As of October 31, 2025 this website is for historical purposes. Funding for the Humanities Collaboratory was not extended beyond this date. This website will no longer be updated.
• Read the Humanities Collaboratory Final Report.
• The Humanities Assessment Hub is live! This easy-to-use, searchable archive offers resources to help scholars, department chairs, and institutional leaders recognize the full range of humanities scholarship — including collaborative, digital, public-facing, and experimental work. Designed to strengthen tenure and promotion practices, the Hub provides practical tools for recognizing and assessing diverse forms of scholarship.

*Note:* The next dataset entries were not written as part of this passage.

**src/rtl/disp_commit_pkg.sv**
```systemverilog
package disp_commit_pkg;

    // register addresses
    localparam int ADDR_CTRL      = 0;
    localparam int ADDR_MODE      = 1;
    localparam int ADDR_IFC       = 2;
    localparam int ADDR_BANK_BASE = 4;

    // control word bit positions
    localparam int CTRL_RUN_BIT  = 0;
    localparam int CTRL_STOP_BIT = 1;
    localparam int CTRL_UPD_BIT  = 2;

    // interface control word bit positions
    localparam int IFC_TE_EN_BIT  = 8;
    localparam int IFC_TE_PAD_BIT = 10;

    // narrowest slice of write data that holds every control field
    localparam int CTRL_FIELD_W = IFC_TE_PAD_BIT + 1;

    typedef enum logic [1:0] {
        SEQ_IDLE  = 2'd0,
        SEQ_ARMED = 2'd1,
        SEQ_SCAN  = 2'd2
    } seq_state_e;

    typedef enum logic {
        IF_VIDEO = 1'b0,
        IF_CMD   = 1'b1
    } if_mode_e;

    typedef struct packed {
        logic upd;
        logic stop;
        logic run;
    } ctrl_bits_t;

    typedef struct packed {
        logic te_en;
        logic te_pad;
    } te_cfg_t;

    function automatic ctrl_bits_t decode_ctrl(input logic [CTRL_FIELD_W-1:0] w);
        ctrl_bits_t c;
        c.run  = w[CTRL_RUN_BIT];
        c.stop = w[CTRL_STOP_BIT];
        c.upd  = w[CTRL_UPD_BIT];
        return c;
    endfunction

    function automatic te_cfg_t decode_ifc(input logic [CTRL_FIELD_W-1:0] w);
        te_cfg_t t;
        t.te_en  = w[IFC_TE_EN_BIT];
        t.te_pad = w[IFC_TE_PAD_BIT];
        return t;
    endfunction

endpackage

```
**src/rtl/dcc_cfg_bank.sv**
```systemverilog
module dcc_cfg_bank
    import disp_commit_pkg::*;
#(
    parameter int NUM_CFG = 4,
    parameter int DATA_W  = 32,
    parameter int ADDR_W  = 4
) (
    input  logic                        clk,
    input  logic                        rst,
    input  logic                        wr_en_i,
    input  logic [ADDR_W-1:0]           wr_addr_i,
    input  logic [DATA_W-1:0]           wr_data_i,
    input  logic                        load_i,
    output logic [NUM_CFG*DATA_W-1:0]   active_o
);

    for (genvar g = 0; g < NUM_CFG; g++) begin : g_word
        logic              sel;
        logic [DATA_W-1:0] pend_q;
        logic [DATA_W-1:0] act_q;

        assign sel = wr_en_i && (wr_addr_i == ADDR_W'(ADDR_BANK_BASE + g));

        always_ff @(posedge clk) begin
            if (rst) begin
                pend_q <= '0;
                act_q  <= '0;
            end else begin
                if (sel) begin
                    pend_q <= wr_data_i;
                end
                if (load_i) begin
                    act_q <= pend_q;
                end
            end
        end

        assign active_o[g*DATA_W +: DATA_W] = act_q;
    end

endmodule

```
**src/rtl/dcc_te_select.sv**
```systemverilog
module dcc_te_select (
    input  logic clk,
    input  logic rst,
    input  logic te_pad_i,
    input  logic te_int_i,
    input  logic pad_sel_i,
    output logic te_fire_o
);

    logic pad_prev_q;
    logic int_prev_q;
    logic pad_rise;
    logic int_rise;

    always_ff @(posedge clk) begin
        if (rst) begin
            pad_prev_q <= 1'b0;
            int_prev_q <= 1'b0;
        end else begin
            pad_prev_q <= te_pad_i;
            int_prev_q <= te_int_i;
        end
    end

    assign pad_rise  = te_pad_i & ~pad_prev_q;
    assign int_rise  = te_int_i & ~int_prev_q;
    assign te_fire_o = pad_sel_i ? pad_rise : int_rise;

endmodule

```
**src/rtl/dcc_seq.sv**
```systemverilog
module dcc_seq
    import disp_commit_pkg::*;
#(
    parameter int ADDR_W = 4
) (
    input  logic                    clk,
    input  logic                    rst,
    input  logic                    wr_en_i,
    input  logic [ADDR_W-1:0]       wr_addr_i,
    input  logic [CTRL_FIELD_W-1:0] wr_data_i,
    input  logic                    frame_end_i,
    input  logic                    te_fire_i,
    output logic                    load_o,
    output logic [2:0]              ctrl_o,
    output logic                    mode_o,
    output logic                    te_pad_sel_o,
    output logic                    scan_o,
    output logic                    evt_done_o,
    output logic                    evt_upd_o
);

    seq_state_e state_q, state_nx;
    if_mode_e   mode_q, mode_nx;
    ctrl_bits_t ctrl_q, ctrl_nx;
    te_cfg_t    te_q, te_nx;
    logic       done_q, done_nx;
    logic       updev_q, updev_nx;
    logic       load;

    logic       wr_ctrl, wr_mode, wr_ifc;
    ctrl_bits_t req;

    assign wr_ctrl = wr_en_i && (wr_addr_i == ADDR_W'(ADDR_CTRL));
    assign wr_mode = wr_en_i && (wr_addr_i == ADDR_W'(ADDR_MODE));
    assign wr_ifc  = wr_en_i && (wr_addr_i == ADDR_W'(ADDR_IFC));
    assign req     = wr_ctrl ? decode_ctrl(wr_data_i) : '0;

    always_comb begin
        state_nx = state_q;
        mode_nx  = mode_q;
        ctrl_nx  = ctrl_q;
        te_nx    = te_q;
        done_nx  = 1'b0;
        updev_nx = 1'b0;
        load     = 1'b0;

        if (wr_ifc) begin
            te_nx = decode_ifc(wr_data_i);
        end
        if (wr_mode && !ctrl_q.run) begin
            mode_nx = if_mode_e'(wr_data_i[0]);
        end

        unique case (state_q)
            SEQ_IDLE: begin
                if (req.run) begin
                    ctrl_nx.run = 1'b1;
                    load        = 1'b1;
                    state_nx    = (mode_q == IF_CMD && te_q.te_en) ? SEQ_ARMED : SEQ_SCAN;
                end
            end
            SEQ_ARMED: begin
                if (te_fire_i) begin
                    state_nx = SEQ_SCAN;
                end
            end
            SEQ_SCAN: begin
                if (mode_q == IF_VIDEO) begin
                    if (req.stop) ctrl_nx.stop = 1'b1;
                    if (req.upd)  ctrl_nx.upd  = 1'b1;
                    if (frame_end_i) begin
                        if (ctrl_q.upd) begin
                            load        = 1'b1;
                            ctrl_nx.upd = req.upd;
                            updev_nx    = 1'b1;
                        end
                        if (ctrl_q.stop) begin
                            state_nx     = SEQ_IDLE;
                            ctrl_nx      = '0;
                            done_nx      = 1'b1;
                        end
                    end
                end else begin
                    if (frame_end_i) begin
                        state_nx    = SEQ_IDLE;
                        ctrl_nx     = '0;
                        done_nx     = 1'b1;
                    end
                end
            end
            default: begin
                state_nx = SEQ_IDLE;
                ctrl_nx  = '0;
            end
        endcase
    end

    always_ff @(posedge clk) begin
        if (rst) begin
            state_q <= SEQ_IDLE;
            mode_q  <= IF_VIDEO;
            ctrl_q  <= '0;
            te_q    <= '0;
            done_q  <= 1'b0;
            updev_q <= 1'b0;
        end else begin
            state_q <= state_nx;
            mode_q  <= mode_nx;
            ctrl_q  <= ctrl_nx;
            te_q    <= te_nx;
            done_q  <= done_nx;
            updev_q <= updev_nx;
        end
    end

    assign load_o       = load;
    assign ctrl_o       = ctrl_q;
    assign mode_o       = mode_q;
    assign te_pad_sel_o = te_q.te_pad;
    assign scan_o       = (state_q == SEQ_SCAN);
    assign evt_done_o   = done_q;
    assign evt_upd_o    = updev_q;

endmodule

```
**src/rtl/disp_commit_ctrl.sv**
```systemverilog
module disp_commit_ctrl
    import disp_commit_pkg::*;
#(
    parameter int NUM_CFG = 4,
    parameter int DATA_W  = 32,
    parameter int ADDR_W  = 4
) (
    input  logic                      clk,
    input  logic                      rst,
    input  logic                      wr_en_i,
    input  logic [ADDR_W-1:0]         wr_addr_i,
    input  logic [DATA_W-1:0]         wr_data_i,
    input  logic                      frame_end_i,
    input  logic                      te_pad_i,
    input  logic                      te_int_i,
    output logic [NUM_CFG*DATA_W-1:0] active_cfg_o,
    output logic [2:0]                ctrl_bits_o,
    output logic                      cfg_mode_o,
    output logic                      scan_active_o,
    output logic                      evt_done_o,
    output logic                      evt_upd_o
);

    logic load_w;
    logic te_fire_w;
    logic pad_sel_w;

    dcc_cfg_bank #(
        .NUM_CFG (NUM_CFG),
        .DATA_W  (DATA_W),
        .ADDR_W  (ADDR_W)
    ) bank_i (
        .clk       (clk),
        .rst       (rst),
        .wr_en_i   (wr_en_i),
        .wr_addr_i (wr_addr_i),
        .wr_data_i (wr_data_i),
        .load_i    (load_w),
        .active_o  (active_cfg_o)
    );

    dcc_te_select te_i (
        .clk       (clk),
        .rst       (rst),
        .te_pad_i  (te_pad_i),
        .te_int_i  (te_int_i),
        .pad_sel_i (pad_sel_w),
        .te_fire_o (te_fire_w)
    );

    dcc_seq #(
        .ADDR_W (ADDR_W)
    ) seq_i (
        .clk          (clk),
        .rst          (rst),
        .wr_en_i      (wr_en_i),
        .wr_addr_i    (wr_addr_i),
        .wr_data_i    (wr_data_i[CTRL_FIELD_W-1:0]),
        .frame_end_i  (frame_end_i),
        .te_fire_i    (te_fire_w),
        .load_o       (load_w),
        .ctrl_o       (ctrl_bits_o),
        .mode_o       (cfg_mode_o),
        .te_pad_sel_o (pad_sel_w),
        .scan_o       (scan_active_o),
        .evt_done_o   (evt_done_o),
        .evt_upd_o    (evt_upd_o)
    );

endmodule

```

Our fantastic experiment has come to an end.
2015 – 2025
The Michigan Humanities Collaboratory was a bold investment by the university in collaborative, multi-generational, inclusive and transformational humanities scholarship that engages compelling questions for the academy and the world beyond. Born in the Office of the Provost, housed in LSA, and located in the Hatcher Graduate Library, the Humanities Collaboratory built a research development infrastructure to support humanities research at the University of Michigan. We also worked to develop tools for assessment and we provided 5×5 and Proposal Development grants to support innovative and ambitious forms of humanities scholarship. Our mission was to give humanists access to significant resources to enable new kinds of work on the remarkable diversity of human experience across the globe.

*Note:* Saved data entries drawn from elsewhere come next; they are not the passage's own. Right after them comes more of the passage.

`config.mk`:
```
export PLATFORM = sky130hd
export DESIGN_NAME = tlbtok_top
export DESIGN_NICKNAME = d
export VERILOG_FILES = /design/src/rtl/tlbtok_pkg.sv /design/src/rtl/tlbtok_store.sv /design/src/rtl/tlbtok_arb.sv /design/src/rtl/tlbtok_alloc.sv /design/src/rtl/tlbtok_top.sv
export SDC_FILE = /design/constraint.sdc
export NUM_CORES = 1
export LEC_CHECK = 0
export BUFFER_PORTS_ARGS = -buffer_cell sky130_fd_sc_hd__buf_2
export CAP_MARGIN = 30
export CORE_ASPECT_RATIO = 0.6
export CORE_MARGIN = 10
export CORE_UTILIZATION = 45
export DETAILED_ROUTE_END_ITERATION = 8
export PLACE_DENSITY = 0.61
export RECOVER_POWER = 50
export SYNTH_ARGS = -nofsm -noshare
export SYNTH_HDL_FRONTEND = slang
export SYNTH_SLANG_ARGS = --single-unit
```
`constraint.sdc`:
```
create_clock -name clk -period 5.7 [get_ports clk]
set_clock_uncertainty 0.1 [all_clocks]
set_input_delay 1.425 -clock clk [delete_from_list [all_inputs] [get_ports clk]]
set_output_delay 1.425 -clock clk [all_outputs]
set_load 0.01 [all_outputs]
```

The Humanities Collaboratory has been a bold and successful investment in the future of humanities research. With over 500 participants from 12 of U-M’s 19 schools and colleges, the Collaboratory has awarded 72 competitive grants (across Incubator, Proposal Development, and Project Grants), resulting in a remarkable range of outputs to date: 186 scholarly presentations in five languages on five continents; over 75 published articles; 35 exhibitions; 21 performances; 21 podcast episodes; 20 widely accessed websites; 8 monographs and 2 edited volumes; 6 courses; 4 films and 1 video series; 2 apps; 1 children’s book; 1 comic book; and 1 graphic novel. Much of this work has been produced in collaboration with 67 community organizations.

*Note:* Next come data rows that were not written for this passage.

### config.mk
export PLATFORM = sky130hd
export DESIGN_NAME = cia_adder
export DESIGN_NICKNAME = d
export VERILOG_FILES = /design/src/rtl/cia_pkg.sv /design/src/rtl/cia_pg_bits.sv /design/src/rtl/cia_group_prefix.sv /design/src/rtl/cia_incr.sv /design/src/rtl/cia_adder.sv
export SDC_FILE = /design/constraint.sdc
export NUM_CORES = 1
export LEC_CHECK = 0
export BUFFER_PORTS_ARGS = -buffer_cell sky130_fd_sc_hd__buf_4
export CAP_MARGIN = 20
export CELL_PAD_IN_SITES_DETAIL_PLACEMENT = 1
export CELL_PAD_IN_SITES_GLOBAL_PLACEMENT = 1
export CORE_ASPECT_RATIO = 1.25
export CORE_MARGIN = 1.5
export CORE_UTILIZATION = 30
export DETAILED_ROUTE_END_ITERATION = 10
export PLACE_DENSITY_LB_ADDON = 0.1
export SETUP_SLACK_MARGIN = 0.2
export SLEW_MARGIN = 0
export SYNTH_ARGS = -nofsm -noshare
export SYNTH_HDL_FRONTEND = slang
export SYNTH_SLANG_ARGS = --single-unit
export TNS_END_PERCENT = 5
### constraint.sdc
create_clock -name vclk -period 3.2
set_input_delay 0.48 -clock vclk [all_inputs]
set_output_delay 0.48 -clock vclk [all_outputs]
set_load 0.03 [all_outputs]
### src/rtl/cia_pkg.sv
package cia_pkg;

  typedef struct packed {
    logic g;
    logic p;
  } pg_t;

  // hi spans the more significant bits
  function automatic pg_t pg_merge(pg_t hi, pg_t lo);
    pg_t r;
    r.g = hi.g | (hi.p & lo.g);
    r.p = hi.p & lo.p;
    return r;
  endfunction

  function automatic logic pg_apply(pg_t x, logic ci);
    return x.g | (x.p & ci);
  endfunction

endpackage

### src/rtl/cia_pg_bits.sv
module cia_pg_bits
  import cia_pkg::*;
#(
  parameter int unsigned W = 32
) (
  input  logic [W-1:0] a_i,
  input  logic [W-1:0] b_i,
  output pg_t  [W-1:0] pg_o
);

  for (genvar i = 0; i < W; i++) begin : g_bit
    assign pg_o[i].g = a_i[i] & b_i[i];
    assign pg_o[i].p = a_i[i] ^ b_i[i];
  end

endmodule

### src/rtl/cia_group_prefix.sv
module cia_group_prefix
  import cia_pkg::*;
#(
  parameter int unsigned W = 4
) (
  input  pg_t [W-1:0] pg_i,
  output pg_t [W-1:0] pref_o
);

  // pref_o[k] spans bits k..0 of the group, carry-in assumed zero
  assign pref_o[0] = pg_i[0];
  for (genvar k = 1; k < W; k++) begin : g_pref
    assign pref_o[k] = pg_merge(pg_i[k], pref_o[k-1]);
  end

endmodule

### src/rtl/cia_incr.sv
module cia_incr
  import cia_pkg::*;
#(
  parameter int unsigned W = 4
) (
  input  pg_t  [W-1:0] pref_i,
  input  logic         ci_i,
  output logic [W-1:0] c_o,
  output logic         co_o
);

  assign c_o[0] = ci_i;
  for (genvar k = 1; k < W; k++) begin : g_inc
    assign c_o[k] = pg_apply(pref_i[k-1], ci_i);
  end
  assign co_o = pg_apply(pref_i[W-1], ci_i);

endmodule

### src/rtl/cia_adder.sv
module cia_adder
  import cia_pkg::*;
#(
  parameter int unsigned N       = 32,
  parameter int unsigned NUM_GRP = 7,
  parameter int unsigned GRP_SZ [NUM_GRP] = '{2, 3, 4, 5, 6, 6, 6}
) (
  input  logic [N-1:0] a_i,
  input  logic [N-1:0] b_i,
  input  logic         cin_i,
  output logic [N-1:0] sum_o,
  output logic         cout_o
);

  function automatic int unsigned grp_lo(int unsigned j);
    int unsigned s = 0;
    for (int unsigned i = 0; i < j; i++) s += GRP_SZ[i];
    return s;
  endfunction

  localparam int unsigned TOTAL = grp_lo(NUM_GRP);

  if (TOTAL != N) begin : g_bad_cfg
    $error("group widths do not add up to N");
  end

  pg_t  [N-1:0]       pg;
  logic [N-1:0]       carry;
  logic [NUM_GRP:0]   grp_ci;

  cia_pg_bits #(.W(N)) i_pg (
    .a_i  (a_i),
    .b_i  (b_i),
    .pg_o (pg)
  );

  assign grp_ci[0] = cin_i;

  for (genvar j = 0; j < NUM_GRP; j++) begin : g_grp
    localparam int unsigned LO = grp_lo(j);
    localparam int unsigned W  = GRP_SZ[j];
    pg_t [W-1:0] pref;

    cia_group_prefix #(.W(W)) i_pref (
      .pg_i   (pg[LO+W-1:LO]),
      .pref_o (pref)
    );

    cia_incr #(.W(W)) i_inc (
      .pref_i (pref),
      .ci_i   (grp_ci[j]),
      .c_o    (carry[LO+W-1:LO]),
      .co_o   (grp_ci[j+1])
    );
  end

  for (genvar i = 0; i < N; i++) begin : g_sum
    assign sum_o[i] = pg[i].p ^ carry[i];
  end

  assign cout_o = grp_ci[NUM_GRP];

endmodule

==> flow_metrics.py, run 1 <==
metrics = {
    "critical_path": {
        "cp.arrival_ns": 2.80,
        "worst-path-buf-inv": 3,
        "crit_path_end_kind": "output port",
        "worstPathCellList": "buf_6, ha_4, o211ai_1, o211ai_1, nand3_1, o21ai_4, a31oi_4, o31a_4, nor2b_4, nor2_2, fa_2, inv_2, buf_6",
        "critPathMaxFanout": 2,
        "cp.depth": 13,
        "cp_slowest_stage_delay_ns": 0.54,
        "worst_path_max_delay_cell": "fa_2",
        "crit_family": "compound AO/OA/AOI/OAI gates",
        "critPathRequiredTime_ns": 2.72,
        "cp-start-kind": "input port",
        "critPathKind": "in2out",
    },
    "hold_path": {
        "hold_path_end": "sum_o[20]",
        "min_from": "b_i[20]",
        "min-delay-path-class": "in2out",
        "whs_path_depth": 3,
    },
    "synth": {
        "netlist.area_leader.share_pct": 26.58,
        "synth_fa_ha_area_share_pct": 35.88,
        "synth_xor_area_share_pct": 12.79,
        "netlist_instances": 198,
        "synth_top_family_by_area": "adder cells",
        "synth.area.top_cells": "ha_1 27%, fa_1 9.3%, xnor2_1 8.7%",
        "yosysWarnings": 0,
        "synth_area_per_cell_sq_um": 7.608,
        "ys_seq_area_share_pct": 0,
        "synth_largest_area_cell": "ha_1",
        "synth_compound_area_share_pct": 29.15,
        "synthMuxAreaShare_pct": 0.6645,
        "yosys.area_share.simple_pct": 15.53,
        "synth_nets": 302,
        "synth_area_sq_um": 1506,
        "synth_cell_types": 37,
    },
    "finish": {
        "drive_above_1_share_pct": 55.99,
        "antenna_cells": 0,
        "utilization_pct": 62.02,
        "final_cell_area_sq_um": 2977,
        "layout_commonest_cell": "buf_4",
        "nets": 440,
        "syn_to_final_growth_pct": 97.59,
        "seq_cells": 0,
        "seq_area_sq_um": 0,
        "clockBufferCount": 0,
        "layout_common_cells": "123 x buf_4, 22 x inv_1, 22 x ha_1, 13 x xnor2_1",
    },
    "global_routing": {
        "grt_pass1_wl_mm": 8.880,
        "grt_pass1_vias": 2074,
        "grt_start_max_net_pins": 8,
        "antenna_found_initial": 0,
        "grt_usage_pct": 19.90,
        "grt_overflow": 0,
    },
    "floorplanning": {
        "fp.dieH_microns": 82.23,
        "rows": 28,
        "die_w_microns": 66.38,
        "die_area_sq_um": 5458,
        "core_area_sq_um": 4800,
        "ioPinCount": 98,
        "initial_core_util_pct": 31.39,
    },
    "drt": {
        "vias_per_cell": 4.987,
        "drt_pass1_iterations": 3,
        "drt-initial-drc-count": 26,
        "wl_mm": 5.573,
        "ant_nets": 0,
        "drc": 0,
        "dr_total_vias": 1965,
        "avgRoutedWirePerCell_microns": 14.14,
    },
    "flow_run": {
        "maxCapViolations": 0,
    },
    "timing": {
        "setup_tns_ns": -0.1386,
        "tightest_slew_ns": 0.2927,
        "setup_viol": 2,
        "slew_violations": 0,
        "min_period_ns": 3.285,
        "hold_violations": 0,
        "grt_setup_unrepaired": "true",
        "fmax_ghz": 0.3044,
        "timing.final.crit_share_pct": 102.6,
        "max_slew_margin_pct": 80.45,
        "hold_ws_ns": 1.392,
        "fin_ws_ns": -0.08463,
    },
    "place": {
        "place_hpwl_mm": 4.435,
        "gp_congestion": 0.7181,
        "placed_area_sq_um": 2606,
        "port_buffers": 98,
    },
    "status": {
        "failed_checks": "setup timing",
        "outcome": "finished, violations left",
    },
    "power": {
        "vdd_ir_drop_max_uv": 179.1,
        "p_total_uw": 874.5,
        "power-per-cell-area_nw_per_um2": 293.8,
        "p_leak_uw": 0.001460,
    },
    "clock_tree": {
        "cts_hold_repair.buffers": 0,
    },
}
routing by layer:
metal / global-route usage [%] / part of all wire, % / up-vias
li1: - / - / 976
met2: 41.10 / 56 / 59
met1: 21.90 / 37 / 924
met3: 2.575 / 5.4 / 6
met5: 0 / 0 / -
met4: 1.633 / 0.63 / 0
tightest hold or removal path, delay by kind of cell:
family                     cells  cell delay, ns
buffers and inverters          2            0.26
adders and majority gates      1            0.17
through the flow:
step                setup WS, ns  std cells
floorplan              -0.005735        198
global placement         -0.1747        390
detailed placement       -0.2143        390
CTS                     -0.07310        393
global route             -0.1927        394
finish                  -0.08463        394
cell type report:
cell class         count  area, sq um
inverters             24        90.09
well taps             60        75.07
fillers              561         1823
multi-input cells    174         1738
repair buffers       136         1074
worst max-delay path by stage:
stage	startpoint	end	slack [ns]
after floorplan	a_i[10]	sum_o[27]	-0.006
after global placement	a_i[9]	sum_o[26]	-0.17
after detailed placement	a_i[3]	sum_o[26]	-0.21
after CTS	a_i[3]	sum_o[26]	-0.07
after global routing	a_i[21]	sum_o[26]	-0.19
final	a_i[3]	sum_o[26]	-0.08
cell usage after synthesis:
cell,number
a211o_1,1
a211oi_1,5
a211oi_2,1
a21o_1,6
a21oi_1,22
a21oi_2,1
a31oi_1,2
a31oi_4,1
and3_1,2
and3_4,1
fa_1,7
ha_1,32
inv_1,24
mux2i_1,1
nand2_1,13
nand2b_1,2
nand3_1,6
nand3b_1,1
nor2_1,14
nor2b_1,4
nor3_1,4
nor3b_1,1
o211ai_1,4
o21a_1,3
o21ai_0,8
o21ai_1,1
o21ai_2,1
o21ai_4,1
o21ba_2,1
o21bai_1,1
o221ai_1,1
o311ai_0,1
o31a_4,1
o31ai_1,1
or3_1,1
xnor2_1,15
xor2_1,7
cells by family (layout without fill, tap and decap cells):
kind of cell               Yosys count  count (layout)
and+or+nand+nor                     49              49
muxes                                1               1
xor gates and xnor gates            22              22
adders and majority gates           39              39
buffers and inverters               24             160
AOI/OAI and AO/OA                   63              63
where the power goes:
| group | leakage (uW) | switching (uW) | internal [uW] |
|---|---|---|---|
| registers | 0 | 0 | 0 |
| logic | 0.00146 | 472 | 403 |
| clock network | 0 | 0 | 0 |
| total | 0.00146 | 472 | 403 |
repair_timing:
item / in CTS / in global routing
resized for setup: 33 / 29
setup buffers: 3 / 1
pin swaps: 21 / 23
setup endpoints to repair: 19 / 20
gates cloned: 0 / 0
(Power assumes the default switching activity.)
==> run 2: changes to the inputs <==
SETUP_SLACK_MARGIN = default   (was 0.2)
==> run 2 against run 1 <==
The flow still finishes with violations (setup timing). Fmax shrank 0.19%. Final cell count fell by 1.3%. Setup slack worse by 0.0062 ns. Wire length up 0.27%. Utilization is 2.2 points lower. Via count down 0.46%. First-iteration DRC count up 3.8%. Critical path depth unchanged. Global-route usage is 0.33 points higher. Power decreased by 5.1%.
==> flow_metrics.py, run 2 (synthesis results as in run 1) <==
metrics = {
    "timing": {
        "tightest_slew_ns": 0.3879,
        "grt_setup_unrepaired": "true",
        "fmax_ghz": 0.3039,
        "timing.final.crit_share_pct": 102.8,
        "min_period_ns": 3.291,
        "hold_ws_ns": 1.360,
        "slew_violations": 0,
        "fin_ws_ns": -0.09087,
        "hold_violations": 0,
        "setup_viol": 2,
        "max_slew_margin_pct": 74.09,
    },
    "finish": {
        "multi_input_area_sq_um": 1647,
        "clockBufferCount": 0,
        "syn_to_final_growth_pct": 90.53,
        "final_cell_area_sq_um": 2870,
        "layout_commonest_cell": "buf_4",
        "seq_cells": 0,
        "nFillCells": 593,
        "drive_above_1_share_pct": 50.15,
        "layout_common_cells": "111 x buf_4, 23 x inv_1, 20 x ha_1, 20 x buf_6, 19 x a21oi_1",
        "utilization_pct": 59.80,
        "seq_area_sq_um": 0,
        "antenna_cells": 0,
        "nets": 435,
    },
    "floorplanning": {
        "fp.dieH_microns": 82.23,
        "initial_core_util_pct": 31.39,
        "rows": 28,
        "die_area_sq_um": 5458,
        "die_w_microns": 66.38,
        "core_area_sq_um": 4800,
        "ioPinCount": 98,
    },
    "power": {
        "vdd_ir_drop_max_uv": 151.6,
        "p_total_uw": 829.9,
        "p_leak_uw": 0.001418,
        "power-per-cell-area_nw_per_um2": 289.2,
    },
    "status": {
        "outcome": "finished, violations left",
        "failed_checks": "setup timing",
    },
    "critical_path": {
        "cp-start-kind": "input port",
        "cp.arrival_ns": 2.81,
        "critPathMaxFanout": 3,
        "crit_path_end_kind": "output port",
        "critPathRequiredTime_ns": 2.72,
        "critPathKind": "in2out",
    },
    "hold_path": {
        "whs_path_depth": 3,
        "min_from": "b_i[20]",
        "hold_path_end": "sum_o[20]",
        "min-delay-path-class": "in2out",
    },
    "global_routing": {
        "grt_usage_pct": 20.23,
        "grt_pass1_vias": 2113,
        "grt_start_max_net_pins": 8,
        "antenna_found_initial": 0,
        "grt_pass1_wl_mm": 8.935,
        "grt_overflow": 0,
    },
    "drt": {
        "dr_total_vias": 1956,
        "drt-initial-drc-count": 27,
        "vias_per_cell": 5.028,
        "avgRoutedWirePerCell_microns": 14.37,
        "wl_mm": 5.588,
        "ant_nets": 0,
        "drt_pass1_iterations": 4,
        "drc": 0,
    },
    "place": {
        "gp_congestion": 0.7399,
        "place_hpwl_mm": 4.582,
        "port_buffers": 98,
        "placed_area_sq_um": 2550,
    },
    "flow_run": {
        "maxCapViolations": 0,
    },
}
run 2: cell types whose count changed in the layout (fill, tap and decap cells not counted), sizes merged:
cell / change
buf: -5
run 2: through the flow:
stage / worst slack [ns] / instances / TNS, ns
after floorplan: -0.08415 / 198 / -0.1311
after global placement: -0.1547 / 386 / -0.4166
after detailed placement: -0.2590 / 386 / -0.8895
after CTS: -0.07435 / 389 / -0.1592
after global routing: -0.2035 / 389 / -0.4903
final: -0.09087 / 389 / -0.1455
run 2: worst max path at each step:
stage | from | endpoint | slack, ns
2_1_floorplan | a_i[10] | sum_o[27] | -0.08
3_3_place_gp | a_i[11] | sum_o[27] | -0.15
3_5_place_dp | b_i[6] | sum_o[27] | -0.26
4_1_cts | a_i[11] | sum_o[26] | -0.07
5_1_grt | a_i[3] | sum_o[26] | -0.20
6_report | a_i[6] | sum_o[26] | -0.09
run 2: final cells by class:
cell class | count | share of cell area [%]
inverter | 24 | 3.139
multi-input combinational | 174 | 57.37
tap | 60 | 2.616
timing repair buffer | 131 | 36.88
run 2: repair_timing:
action,in CTS,in global routing
hold buffers,0,0
resized for setup,41,9
setup buffers,3,0
pin swaps,22,5
endpoints found under the setup margin,8,13
run 2: per-layer routing:
| metal | vias to the layer above | GRT usage [%] | wire [microns] |
|---|---|---|---|
| met1 | 923 | 20.00 | 1946 |
| met3 | 6 | 3.523 | 343 |
| li1 | 969 | - | - |
| met5 | - | 0 | 0 |
| met4 | 0 | 3.061 | 64 |
| met2 | 58 | 43.20 | 3233 |
run 2: report_power, final:
| group | internal, uW | switching (uW) |
|---|---|---|
| combinational | 379 | 451 |
| sequential | 0 | 0 |
| clock | 0 | 0 |
run 2: critical path, cell delays in order:
cell	delay [ns]
buf_6	0.09
ha_4	0.27
o211ai_1	0.14
nor3_2	0.25
nand3_1	0.18
o21ai_4	0.12
a31oi_4	0.10
o31a_4	0.31
nor2b_4	0.11
nor2_2	0.06
fa_2	0.54
inv_2	0.04
buf_6	0.12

Importantly, our teams have brought in at least $13.3 million in external funding—a significant return on the University’s initial $10 million investment.
The Collaboratory has affirmed that collaborative, public, and engaged humanities research is a wise and forward-looking institutional investment.
Projects

Praise for Being Human During COVID (2021):
“Highly recommended… Instructors in many disciplines, but particularly those interested in digital humanities, may want to use selections from the book in their classes. General readers may find comfort and inspiration in these authors’ varied responses to the global pandemic.”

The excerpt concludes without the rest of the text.